▽

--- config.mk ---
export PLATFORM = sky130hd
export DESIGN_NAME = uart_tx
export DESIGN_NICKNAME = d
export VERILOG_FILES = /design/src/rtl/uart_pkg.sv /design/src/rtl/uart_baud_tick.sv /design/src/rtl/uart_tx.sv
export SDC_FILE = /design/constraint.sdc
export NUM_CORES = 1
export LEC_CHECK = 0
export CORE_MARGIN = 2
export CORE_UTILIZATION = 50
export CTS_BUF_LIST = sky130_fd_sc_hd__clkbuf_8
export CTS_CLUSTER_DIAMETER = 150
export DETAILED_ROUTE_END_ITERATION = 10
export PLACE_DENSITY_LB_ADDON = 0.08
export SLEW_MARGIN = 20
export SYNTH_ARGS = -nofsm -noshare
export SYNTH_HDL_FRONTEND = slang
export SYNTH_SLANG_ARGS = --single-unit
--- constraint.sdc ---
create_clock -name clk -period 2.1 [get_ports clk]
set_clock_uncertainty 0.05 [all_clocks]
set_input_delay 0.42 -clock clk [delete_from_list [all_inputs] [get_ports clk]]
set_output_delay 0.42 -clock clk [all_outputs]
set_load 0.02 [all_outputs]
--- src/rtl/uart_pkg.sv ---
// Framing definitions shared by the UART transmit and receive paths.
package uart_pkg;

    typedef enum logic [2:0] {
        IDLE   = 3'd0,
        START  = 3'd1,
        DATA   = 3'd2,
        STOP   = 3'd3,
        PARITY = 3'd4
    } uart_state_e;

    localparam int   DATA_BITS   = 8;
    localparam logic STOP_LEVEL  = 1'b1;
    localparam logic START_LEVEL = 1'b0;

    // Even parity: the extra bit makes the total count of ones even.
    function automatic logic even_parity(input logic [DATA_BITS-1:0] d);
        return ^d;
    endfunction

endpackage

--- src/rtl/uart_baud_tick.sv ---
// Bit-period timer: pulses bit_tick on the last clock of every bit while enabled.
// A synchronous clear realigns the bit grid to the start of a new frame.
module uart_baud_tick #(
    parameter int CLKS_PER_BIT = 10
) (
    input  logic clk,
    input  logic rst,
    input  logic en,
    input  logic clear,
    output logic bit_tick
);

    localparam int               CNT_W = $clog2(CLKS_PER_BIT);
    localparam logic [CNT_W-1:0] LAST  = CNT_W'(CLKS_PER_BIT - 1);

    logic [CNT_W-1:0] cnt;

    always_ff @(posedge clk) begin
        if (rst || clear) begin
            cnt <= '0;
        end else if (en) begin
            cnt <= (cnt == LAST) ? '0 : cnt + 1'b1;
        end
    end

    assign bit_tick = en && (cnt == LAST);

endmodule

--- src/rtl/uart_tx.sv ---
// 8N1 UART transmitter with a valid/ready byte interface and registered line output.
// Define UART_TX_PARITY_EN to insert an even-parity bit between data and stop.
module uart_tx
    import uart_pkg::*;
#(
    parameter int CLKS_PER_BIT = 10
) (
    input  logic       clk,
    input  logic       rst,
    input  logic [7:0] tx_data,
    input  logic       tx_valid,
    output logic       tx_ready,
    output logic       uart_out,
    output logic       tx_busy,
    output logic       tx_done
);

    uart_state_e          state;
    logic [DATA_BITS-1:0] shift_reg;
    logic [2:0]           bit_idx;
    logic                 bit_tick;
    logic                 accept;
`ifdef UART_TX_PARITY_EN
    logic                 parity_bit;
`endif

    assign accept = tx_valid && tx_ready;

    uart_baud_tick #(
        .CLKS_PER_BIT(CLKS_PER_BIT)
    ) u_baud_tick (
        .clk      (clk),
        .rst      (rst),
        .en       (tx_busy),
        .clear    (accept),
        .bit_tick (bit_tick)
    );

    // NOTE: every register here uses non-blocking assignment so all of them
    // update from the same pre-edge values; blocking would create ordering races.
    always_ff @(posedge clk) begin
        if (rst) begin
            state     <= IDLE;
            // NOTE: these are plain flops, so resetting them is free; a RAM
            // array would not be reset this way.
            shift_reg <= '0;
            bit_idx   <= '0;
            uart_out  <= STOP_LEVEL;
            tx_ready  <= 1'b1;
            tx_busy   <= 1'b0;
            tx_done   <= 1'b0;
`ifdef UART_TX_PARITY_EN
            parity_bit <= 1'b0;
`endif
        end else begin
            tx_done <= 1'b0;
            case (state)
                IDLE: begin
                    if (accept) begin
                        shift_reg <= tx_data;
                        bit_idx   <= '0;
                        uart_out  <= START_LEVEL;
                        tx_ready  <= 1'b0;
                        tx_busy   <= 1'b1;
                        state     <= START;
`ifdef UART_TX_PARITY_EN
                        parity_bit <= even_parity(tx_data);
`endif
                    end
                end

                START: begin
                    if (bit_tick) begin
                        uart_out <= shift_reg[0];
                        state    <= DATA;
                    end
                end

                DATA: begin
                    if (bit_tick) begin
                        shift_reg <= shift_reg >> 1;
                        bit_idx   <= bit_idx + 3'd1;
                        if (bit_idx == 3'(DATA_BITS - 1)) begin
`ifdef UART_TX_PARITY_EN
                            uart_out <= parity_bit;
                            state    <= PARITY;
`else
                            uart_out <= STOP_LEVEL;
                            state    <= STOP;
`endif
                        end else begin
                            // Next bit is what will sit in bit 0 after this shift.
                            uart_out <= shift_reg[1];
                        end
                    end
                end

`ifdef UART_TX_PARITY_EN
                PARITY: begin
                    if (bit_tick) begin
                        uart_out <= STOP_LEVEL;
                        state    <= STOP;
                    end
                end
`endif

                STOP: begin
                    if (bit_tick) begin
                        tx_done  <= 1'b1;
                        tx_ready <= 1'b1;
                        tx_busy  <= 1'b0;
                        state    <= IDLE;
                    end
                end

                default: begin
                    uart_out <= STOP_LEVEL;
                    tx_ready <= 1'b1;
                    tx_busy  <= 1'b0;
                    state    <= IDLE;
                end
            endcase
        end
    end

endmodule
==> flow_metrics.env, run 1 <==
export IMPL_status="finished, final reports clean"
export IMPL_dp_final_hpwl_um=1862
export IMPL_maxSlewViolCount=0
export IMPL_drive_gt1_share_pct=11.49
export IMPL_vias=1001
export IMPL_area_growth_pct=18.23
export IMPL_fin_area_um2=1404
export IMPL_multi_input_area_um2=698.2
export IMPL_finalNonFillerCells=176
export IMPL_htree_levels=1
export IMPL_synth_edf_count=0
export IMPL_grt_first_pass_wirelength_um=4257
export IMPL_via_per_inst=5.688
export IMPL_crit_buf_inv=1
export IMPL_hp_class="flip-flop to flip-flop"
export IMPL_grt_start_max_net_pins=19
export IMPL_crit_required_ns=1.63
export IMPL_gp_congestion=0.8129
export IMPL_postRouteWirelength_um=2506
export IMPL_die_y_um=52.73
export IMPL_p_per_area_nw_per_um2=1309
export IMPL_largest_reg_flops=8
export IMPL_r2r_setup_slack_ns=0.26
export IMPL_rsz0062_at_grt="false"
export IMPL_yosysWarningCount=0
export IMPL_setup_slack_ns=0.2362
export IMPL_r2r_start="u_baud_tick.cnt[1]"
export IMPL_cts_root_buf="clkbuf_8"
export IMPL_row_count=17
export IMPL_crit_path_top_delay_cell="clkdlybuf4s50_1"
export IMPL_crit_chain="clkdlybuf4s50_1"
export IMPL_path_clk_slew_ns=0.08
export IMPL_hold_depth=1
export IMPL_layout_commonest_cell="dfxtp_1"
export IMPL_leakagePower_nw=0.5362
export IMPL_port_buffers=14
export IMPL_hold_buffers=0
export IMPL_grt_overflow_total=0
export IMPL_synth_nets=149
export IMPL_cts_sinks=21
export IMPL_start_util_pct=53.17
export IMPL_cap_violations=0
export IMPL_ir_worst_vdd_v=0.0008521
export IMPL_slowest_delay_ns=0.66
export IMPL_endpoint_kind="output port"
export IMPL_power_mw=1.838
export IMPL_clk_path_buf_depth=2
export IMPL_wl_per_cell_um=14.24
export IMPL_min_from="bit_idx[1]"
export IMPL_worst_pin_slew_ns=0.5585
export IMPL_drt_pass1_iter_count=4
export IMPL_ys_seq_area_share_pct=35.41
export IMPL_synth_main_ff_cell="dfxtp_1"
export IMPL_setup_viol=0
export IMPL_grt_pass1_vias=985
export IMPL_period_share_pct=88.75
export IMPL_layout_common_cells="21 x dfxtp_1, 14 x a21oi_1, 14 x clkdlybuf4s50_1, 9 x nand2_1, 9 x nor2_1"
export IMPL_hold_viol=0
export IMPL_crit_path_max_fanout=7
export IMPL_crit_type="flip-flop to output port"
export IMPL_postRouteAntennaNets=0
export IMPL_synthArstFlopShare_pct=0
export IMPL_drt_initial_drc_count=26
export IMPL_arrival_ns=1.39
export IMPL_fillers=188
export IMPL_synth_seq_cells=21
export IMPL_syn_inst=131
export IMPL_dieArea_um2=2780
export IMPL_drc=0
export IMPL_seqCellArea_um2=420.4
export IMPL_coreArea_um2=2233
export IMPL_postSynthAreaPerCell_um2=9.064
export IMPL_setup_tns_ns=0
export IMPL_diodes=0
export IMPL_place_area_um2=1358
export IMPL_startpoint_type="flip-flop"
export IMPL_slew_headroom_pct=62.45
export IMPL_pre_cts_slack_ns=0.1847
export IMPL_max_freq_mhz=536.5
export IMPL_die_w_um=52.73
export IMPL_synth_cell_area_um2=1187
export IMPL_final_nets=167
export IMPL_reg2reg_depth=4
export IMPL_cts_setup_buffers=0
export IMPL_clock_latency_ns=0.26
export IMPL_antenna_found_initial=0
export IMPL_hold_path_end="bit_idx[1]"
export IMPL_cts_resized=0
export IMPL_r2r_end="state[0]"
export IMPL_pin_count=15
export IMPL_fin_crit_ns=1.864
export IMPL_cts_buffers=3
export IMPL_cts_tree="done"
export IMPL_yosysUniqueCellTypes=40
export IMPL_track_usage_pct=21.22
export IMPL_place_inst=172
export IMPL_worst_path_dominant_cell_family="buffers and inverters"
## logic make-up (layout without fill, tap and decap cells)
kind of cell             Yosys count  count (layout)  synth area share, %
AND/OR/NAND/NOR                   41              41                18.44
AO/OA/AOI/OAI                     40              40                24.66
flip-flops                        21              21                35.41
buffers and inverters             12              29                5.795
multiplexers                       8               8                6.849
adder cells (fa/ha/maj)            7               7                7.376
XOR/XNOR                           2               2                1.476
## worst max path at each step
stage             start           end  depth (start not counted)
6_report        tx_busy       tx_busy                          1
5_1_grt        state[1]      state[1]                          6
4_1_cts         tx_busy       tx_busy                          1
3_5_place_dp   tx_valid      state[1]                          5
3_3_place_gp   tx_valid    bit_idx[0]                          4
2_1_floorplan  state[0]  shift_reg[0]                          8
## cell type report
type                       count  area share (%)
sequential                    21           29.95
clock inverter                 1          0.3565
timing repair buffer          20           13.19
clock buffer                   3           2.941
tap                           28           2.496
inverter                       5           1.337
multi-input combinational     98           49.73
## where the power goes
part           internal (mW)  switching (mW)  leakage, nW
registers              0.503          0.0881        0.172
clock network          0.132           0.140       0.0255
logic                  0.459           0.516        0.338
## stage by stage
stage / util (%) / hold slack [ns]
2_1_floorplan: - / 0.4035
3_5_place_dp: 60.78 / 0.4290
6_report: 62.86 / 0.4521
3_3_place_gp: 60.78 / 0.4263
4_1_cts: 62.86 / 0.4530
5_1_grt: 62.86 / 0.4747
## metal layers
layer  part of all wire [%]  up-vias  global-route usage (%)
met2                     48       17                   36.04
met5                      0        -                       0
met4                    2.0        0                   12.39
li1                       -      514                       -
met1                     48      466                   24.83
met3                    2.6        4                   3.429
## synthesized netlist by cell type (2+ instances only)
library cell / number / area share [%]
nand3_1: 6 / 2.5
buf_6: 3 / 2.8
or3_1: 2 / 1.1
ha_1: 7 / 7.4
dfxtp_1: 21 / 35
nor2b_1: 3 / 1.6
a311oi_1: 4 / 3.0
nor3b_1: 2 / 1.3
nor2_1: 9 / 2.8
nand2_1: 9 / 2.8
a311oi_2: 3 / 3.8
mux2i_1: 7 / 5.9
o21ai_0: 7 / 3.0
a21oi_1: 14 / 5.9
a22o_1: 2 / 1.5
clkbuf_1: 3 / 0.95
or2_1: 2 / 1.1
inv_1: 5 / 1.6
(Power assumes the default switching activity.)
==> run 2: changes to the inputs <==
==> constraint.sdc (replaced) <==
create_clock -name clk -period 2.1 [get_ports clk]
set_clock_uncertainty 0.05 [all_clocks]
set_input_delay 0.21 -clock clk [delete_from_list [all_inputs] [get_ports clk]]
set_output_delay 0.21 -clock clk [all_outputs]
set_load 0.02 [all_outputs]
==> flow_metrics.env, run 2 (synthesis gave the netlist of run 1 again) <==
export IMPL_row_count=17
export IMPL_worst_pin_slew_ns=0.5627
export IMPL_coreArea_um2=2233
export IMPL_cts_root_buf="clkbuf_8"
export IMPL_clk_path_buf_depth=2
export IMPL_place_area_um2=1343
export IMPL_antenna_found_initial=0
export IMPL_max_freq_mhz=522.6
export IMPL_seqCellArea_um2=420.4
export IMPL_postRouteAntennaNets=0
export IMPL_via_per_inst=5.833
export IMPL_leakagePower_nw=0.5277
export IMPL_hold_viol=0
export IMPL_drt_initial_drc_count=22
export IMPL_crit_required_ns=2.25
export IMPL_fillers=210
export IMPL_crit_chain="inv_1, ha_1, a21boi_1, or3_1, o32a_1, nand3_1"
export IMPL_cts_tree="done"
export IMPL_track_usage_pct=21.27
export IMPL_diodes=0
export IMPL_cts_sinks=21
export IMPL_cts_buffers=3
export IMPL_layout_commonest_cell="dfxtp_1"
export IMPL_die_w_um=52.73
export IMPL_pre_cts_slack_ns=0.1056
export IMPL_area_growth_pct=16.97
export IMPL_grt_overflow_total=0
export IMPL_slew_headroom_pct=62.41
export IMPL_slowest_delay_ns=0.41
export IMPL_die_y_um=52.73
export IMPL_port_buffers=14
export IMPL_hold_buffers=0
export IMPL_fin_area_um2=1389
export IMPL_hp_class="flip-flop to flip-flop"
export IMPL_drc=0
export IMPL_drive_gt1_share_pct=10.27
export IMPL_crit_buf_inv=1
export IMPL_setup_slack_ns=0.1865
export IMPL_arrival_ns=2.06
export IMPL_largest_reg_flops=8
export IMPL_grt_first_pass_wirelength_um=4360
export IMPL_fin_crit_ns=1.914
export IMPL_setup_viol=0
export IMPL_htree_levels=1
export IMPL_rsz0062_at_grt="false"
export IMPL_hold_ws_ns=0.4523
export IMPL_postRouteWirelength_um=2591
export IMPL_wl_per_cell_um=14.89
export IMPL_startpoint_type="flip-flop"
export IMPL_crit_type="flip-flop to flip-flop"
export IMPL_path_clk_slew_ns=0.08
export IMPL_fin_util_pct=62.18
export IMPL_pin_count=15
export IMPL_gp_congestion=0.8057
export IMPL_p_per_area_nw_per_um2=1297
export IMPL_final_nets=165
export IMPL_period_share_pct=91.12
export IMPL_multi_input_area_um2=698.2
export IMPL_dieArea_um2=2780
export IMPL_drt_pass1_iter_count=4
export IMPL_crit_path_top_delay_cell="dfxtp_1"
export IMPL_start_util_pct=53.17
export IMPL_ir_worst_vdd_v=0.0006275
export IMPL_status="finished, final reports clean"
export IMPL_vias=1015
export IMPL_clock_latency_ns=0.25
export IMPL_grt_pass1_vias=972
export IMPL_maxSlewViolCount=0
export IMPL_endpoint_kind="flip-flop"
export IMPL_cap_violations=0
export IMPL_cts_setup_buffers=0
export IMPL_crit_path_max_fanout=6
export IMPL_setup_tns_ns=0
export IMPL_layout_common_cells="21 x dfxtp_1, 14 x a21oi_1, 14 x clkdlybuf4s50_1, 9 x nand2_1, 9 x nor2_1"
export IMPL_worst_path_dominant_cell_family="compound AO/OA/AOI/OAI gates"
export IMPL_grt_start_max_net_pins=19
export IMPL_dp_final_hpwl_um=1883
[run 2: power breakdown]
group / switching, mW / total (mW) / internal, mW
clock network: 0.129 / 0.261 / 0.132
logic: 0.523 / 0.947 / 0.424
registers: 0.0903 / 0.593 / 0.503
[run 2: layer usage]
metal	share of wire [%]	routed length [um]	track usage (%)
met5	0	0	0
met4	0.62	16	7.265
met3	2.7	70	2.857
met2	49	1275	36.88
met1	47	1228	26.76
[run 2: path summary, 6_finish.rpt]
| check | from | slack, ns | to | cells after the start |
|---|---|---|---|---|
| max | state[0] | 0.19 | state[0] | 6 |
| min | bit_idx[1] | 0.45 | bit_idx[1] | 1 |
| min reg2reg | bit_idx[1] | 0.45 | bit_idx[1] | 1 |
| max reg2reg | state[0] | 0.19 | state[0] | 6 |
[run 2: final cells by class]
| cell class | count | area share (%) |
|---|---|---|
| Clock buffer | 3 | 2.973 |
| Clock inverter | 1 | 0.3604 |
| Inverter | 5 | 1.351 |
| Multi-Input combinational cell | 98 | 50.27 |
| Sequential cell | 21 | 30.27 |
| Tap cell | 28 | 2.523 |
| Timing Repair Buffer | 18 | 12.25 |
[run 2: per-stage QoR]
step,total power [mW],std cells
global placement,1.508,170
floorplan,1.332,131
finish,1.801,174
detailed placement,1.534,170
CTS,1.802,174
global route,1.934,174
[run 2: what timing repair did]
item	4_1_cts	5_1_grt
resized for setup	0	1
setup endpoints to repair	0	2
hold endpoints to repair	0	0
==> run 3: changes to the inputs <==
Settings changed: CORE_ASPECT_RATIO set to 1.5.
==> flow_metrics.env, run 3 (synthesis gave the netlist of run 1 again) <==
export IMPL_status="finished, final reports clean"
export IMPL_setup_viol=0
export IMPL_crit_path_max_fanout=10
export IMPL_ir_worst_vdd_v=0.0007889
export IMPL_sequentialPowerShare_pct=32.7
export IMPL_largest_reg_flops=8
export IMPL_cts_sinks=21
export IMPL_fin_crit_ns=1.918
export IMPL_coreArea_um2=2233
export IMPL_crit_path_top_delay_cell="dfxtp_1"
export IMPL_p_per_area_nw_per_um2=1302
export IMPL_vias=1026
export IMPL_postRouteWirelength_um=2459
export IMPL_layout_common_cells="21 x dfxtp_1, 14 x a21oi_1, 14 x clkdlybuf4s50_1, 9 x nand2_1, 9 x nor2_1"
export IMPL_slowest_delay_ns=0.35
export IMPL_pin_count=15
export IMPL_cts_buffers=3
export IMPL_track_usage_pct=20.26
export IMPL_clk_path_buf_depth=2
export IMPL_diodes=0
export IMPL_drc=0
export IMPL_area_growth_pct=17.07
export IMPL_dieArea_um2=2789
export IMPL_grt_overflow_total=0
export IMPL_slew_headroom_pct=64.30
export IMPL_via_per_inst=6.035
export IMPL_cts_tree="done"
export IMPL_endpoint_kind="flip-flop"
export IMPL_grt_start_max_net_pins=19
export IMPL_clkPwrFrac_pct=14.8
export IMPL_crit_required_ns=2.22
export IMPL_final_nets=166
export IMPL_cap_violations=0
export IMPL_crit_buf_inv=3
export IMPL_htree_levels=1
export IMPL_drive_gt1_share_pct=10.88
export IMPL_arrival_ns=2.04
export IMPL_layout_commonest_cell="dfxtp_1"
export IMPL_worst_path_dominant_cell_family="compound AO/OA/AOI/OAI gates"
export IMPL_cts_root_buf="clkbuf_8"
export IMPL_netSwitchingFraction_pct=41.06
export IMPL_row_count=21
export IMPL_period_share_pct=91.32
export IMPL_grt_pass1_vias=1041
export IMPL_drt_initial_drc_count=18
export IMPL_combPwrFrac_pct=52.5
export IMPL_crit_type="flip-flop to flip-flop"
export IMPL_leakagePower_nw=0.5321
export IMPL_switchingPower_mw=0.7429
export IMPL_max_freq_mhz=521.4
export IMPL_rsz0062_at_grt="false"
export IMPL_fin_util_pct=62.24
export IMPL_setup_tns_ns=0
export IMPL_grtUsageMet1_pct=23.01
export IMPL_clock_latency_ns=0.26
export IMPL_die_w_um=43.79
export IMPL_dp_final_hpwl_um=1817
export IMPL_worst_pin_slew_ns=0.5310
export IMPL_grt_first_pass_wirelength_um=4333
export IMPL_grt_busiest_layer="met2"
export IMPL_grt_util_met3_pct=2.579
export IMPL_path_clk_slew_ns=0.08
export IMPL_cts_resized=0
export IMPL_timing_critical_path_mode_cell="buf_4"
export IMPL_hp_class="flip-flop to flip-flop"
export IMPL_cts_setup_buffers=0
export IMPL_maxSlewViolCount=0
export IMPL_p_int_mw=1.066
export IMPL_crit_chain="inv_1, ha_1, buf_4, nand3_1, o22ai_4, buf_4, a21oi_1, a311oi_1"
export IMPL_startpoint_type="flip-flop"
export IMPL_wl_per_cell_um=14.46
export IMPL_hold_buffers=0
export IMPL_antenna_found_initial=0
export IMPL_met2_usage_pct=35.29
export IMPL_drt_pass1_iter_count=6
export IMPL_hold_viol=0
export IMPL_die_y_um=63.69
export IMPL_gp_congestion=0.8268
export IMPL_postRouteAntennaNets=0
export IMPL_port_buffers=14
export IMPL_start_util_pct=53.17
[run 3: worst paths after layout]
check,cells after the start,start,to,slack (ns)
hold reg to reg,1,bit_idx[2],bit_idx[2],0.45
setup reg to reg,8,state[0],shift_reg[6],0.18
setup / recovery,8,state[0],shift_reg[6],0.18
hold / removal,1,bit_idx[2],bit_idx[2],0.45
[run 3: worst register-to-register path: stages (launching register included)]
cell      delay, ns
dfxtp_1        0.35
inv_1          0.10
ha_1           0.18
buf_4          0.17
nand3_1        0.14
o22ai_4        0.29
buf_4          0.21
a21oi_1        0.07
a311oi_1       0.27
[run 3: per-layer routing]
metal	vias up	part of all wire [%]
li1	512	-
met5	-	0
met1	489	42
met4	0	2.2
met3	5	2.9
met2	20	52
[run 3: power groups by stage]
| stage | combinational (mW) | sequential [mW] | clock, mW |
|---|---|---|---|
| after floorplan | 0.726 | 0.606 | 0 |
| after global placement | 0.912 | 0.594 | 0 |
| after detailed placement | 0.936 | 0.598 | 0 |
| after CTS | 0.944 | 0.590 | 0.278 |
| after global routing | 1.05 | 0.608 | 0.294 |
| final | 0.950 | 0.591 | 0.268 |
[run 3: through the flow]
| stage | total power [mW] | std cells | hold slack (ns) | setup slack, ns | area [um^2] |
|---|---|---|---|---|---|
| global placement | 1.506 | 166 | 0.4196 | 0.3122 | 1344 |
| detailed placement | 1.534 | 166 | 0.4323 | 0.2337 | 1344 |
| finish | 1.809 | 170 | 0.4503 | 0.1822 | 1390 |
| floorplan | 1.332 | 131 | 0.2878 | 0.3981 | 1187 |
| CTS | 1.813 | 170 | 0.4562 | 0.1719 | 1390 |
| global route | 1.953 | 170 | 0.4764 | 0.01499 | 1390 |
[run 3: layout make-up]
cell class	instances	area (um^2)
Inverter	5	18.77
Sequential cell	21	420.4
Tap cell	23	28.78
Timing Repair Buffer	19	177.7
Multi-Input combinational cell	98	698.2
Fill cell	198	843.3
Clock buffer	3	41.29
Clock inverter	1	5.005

△

* _EXERCISE INSTRUCTIONS_: Look above for the line containing "Settings changed: CORE_ASPECT_RATIO" and the line containing "export IMPL_fin_util_pct=62.24". Transcribe both, with the lines between them, exactly.

* _ANSWER TO THE EXERCISE_:
Settings changed: CORE_ASPECT_RATIO set to 1.5.
==> flow_metrics.env, run 3 (synthesis gave the netlist of run 1 again) <==
export IMPL_status="finished, final reports clean"
export IMPL_setup_viol=0
export IMPL_crit_path_max_fanout=10
export IMPL_ir_worst_vdd_v=0.0007889
export IMPL_sequentialPowerShare_pct=32.7
export IMPL_largest_reg_flops=8
export IMPL_cts_sinks=21
export IMPL_fin_crit_ns=1.918
export IMPL_coreArea_um2=2233
export IMPL_crit_path_top_delay_cell="dfxtp_1"
export IMPL_p_per_area_nw_per_um2=1302
export IMPL_vias=1026
export IMPL_postRouteWirelength_um=2459
export IMPL_layout_common_cells="21 x dfxtp_1, 14 x a21oi_1, 14 x clkdlybuf4s50_1, 9 x nand2_1, 9 x nor2_1"
export IMPL_slowest_delay_ns=0.35
export IMPL_pin_count=15
export IMPL_cts_buffers=3
export IMPL_track_usage_pct=20.26
export IMPL_clk_path_buf_depth=2
export IMPL_diodes=0
export IMPL_drc=0
export IMPL_area_growth_pct=17.07
export IMPL_dieArea_um2=2789
export IMPL_grt_overflow_total=0
export IMPL_slew_headroom_pct=64.30
export IMPL_via_per_inst=6.035
export IMPL_cts_tree="done"
export IMPL_endpoint_kind="flip-flop"
export IMPL_grt_start_max_net_pins=19
export IMPL_clkPwrFrac_pct=14.8
export IMPL_crit_required_ns=2.22
export IMPL_final_nets=166
export IMPL_cap_violations=0
export IMPL_crit_buf_inv=3
export IMPL_htree_levels=1
export IMPL_drive_gt1_share_pct=10.88
export IMPL_arrival_ns=2.04
export IMPL_layout_commonest_cell="dfxtp_1"
export IMPL_worst_path_dominant_cell_family="compound AO/OA/AOI/OAI gates"
export IMPL_cts_root_buf="clkbuf_8"
export IMPL_netSwitchingFraction_pct=41.06
export IMPL_row_count=21
export IMPL_period_share_pct=91.32
export IMPL_grt_pass1_vias=1041
export IMPL_drt_initial_drc_count=18
export IMPL_combPwrFrac_pct=52.5
export IMPL_crit_type="flip-flop to flip-flop"
export IMPL_leakagePower_nw=0.5321
export IMPL_switchingPower_mw=0.7429
export IMPL_max_freq_mhz=521.4
export IMPL_rsz0062_at_grt="false"
export IMPL_fin_util_pct=62.24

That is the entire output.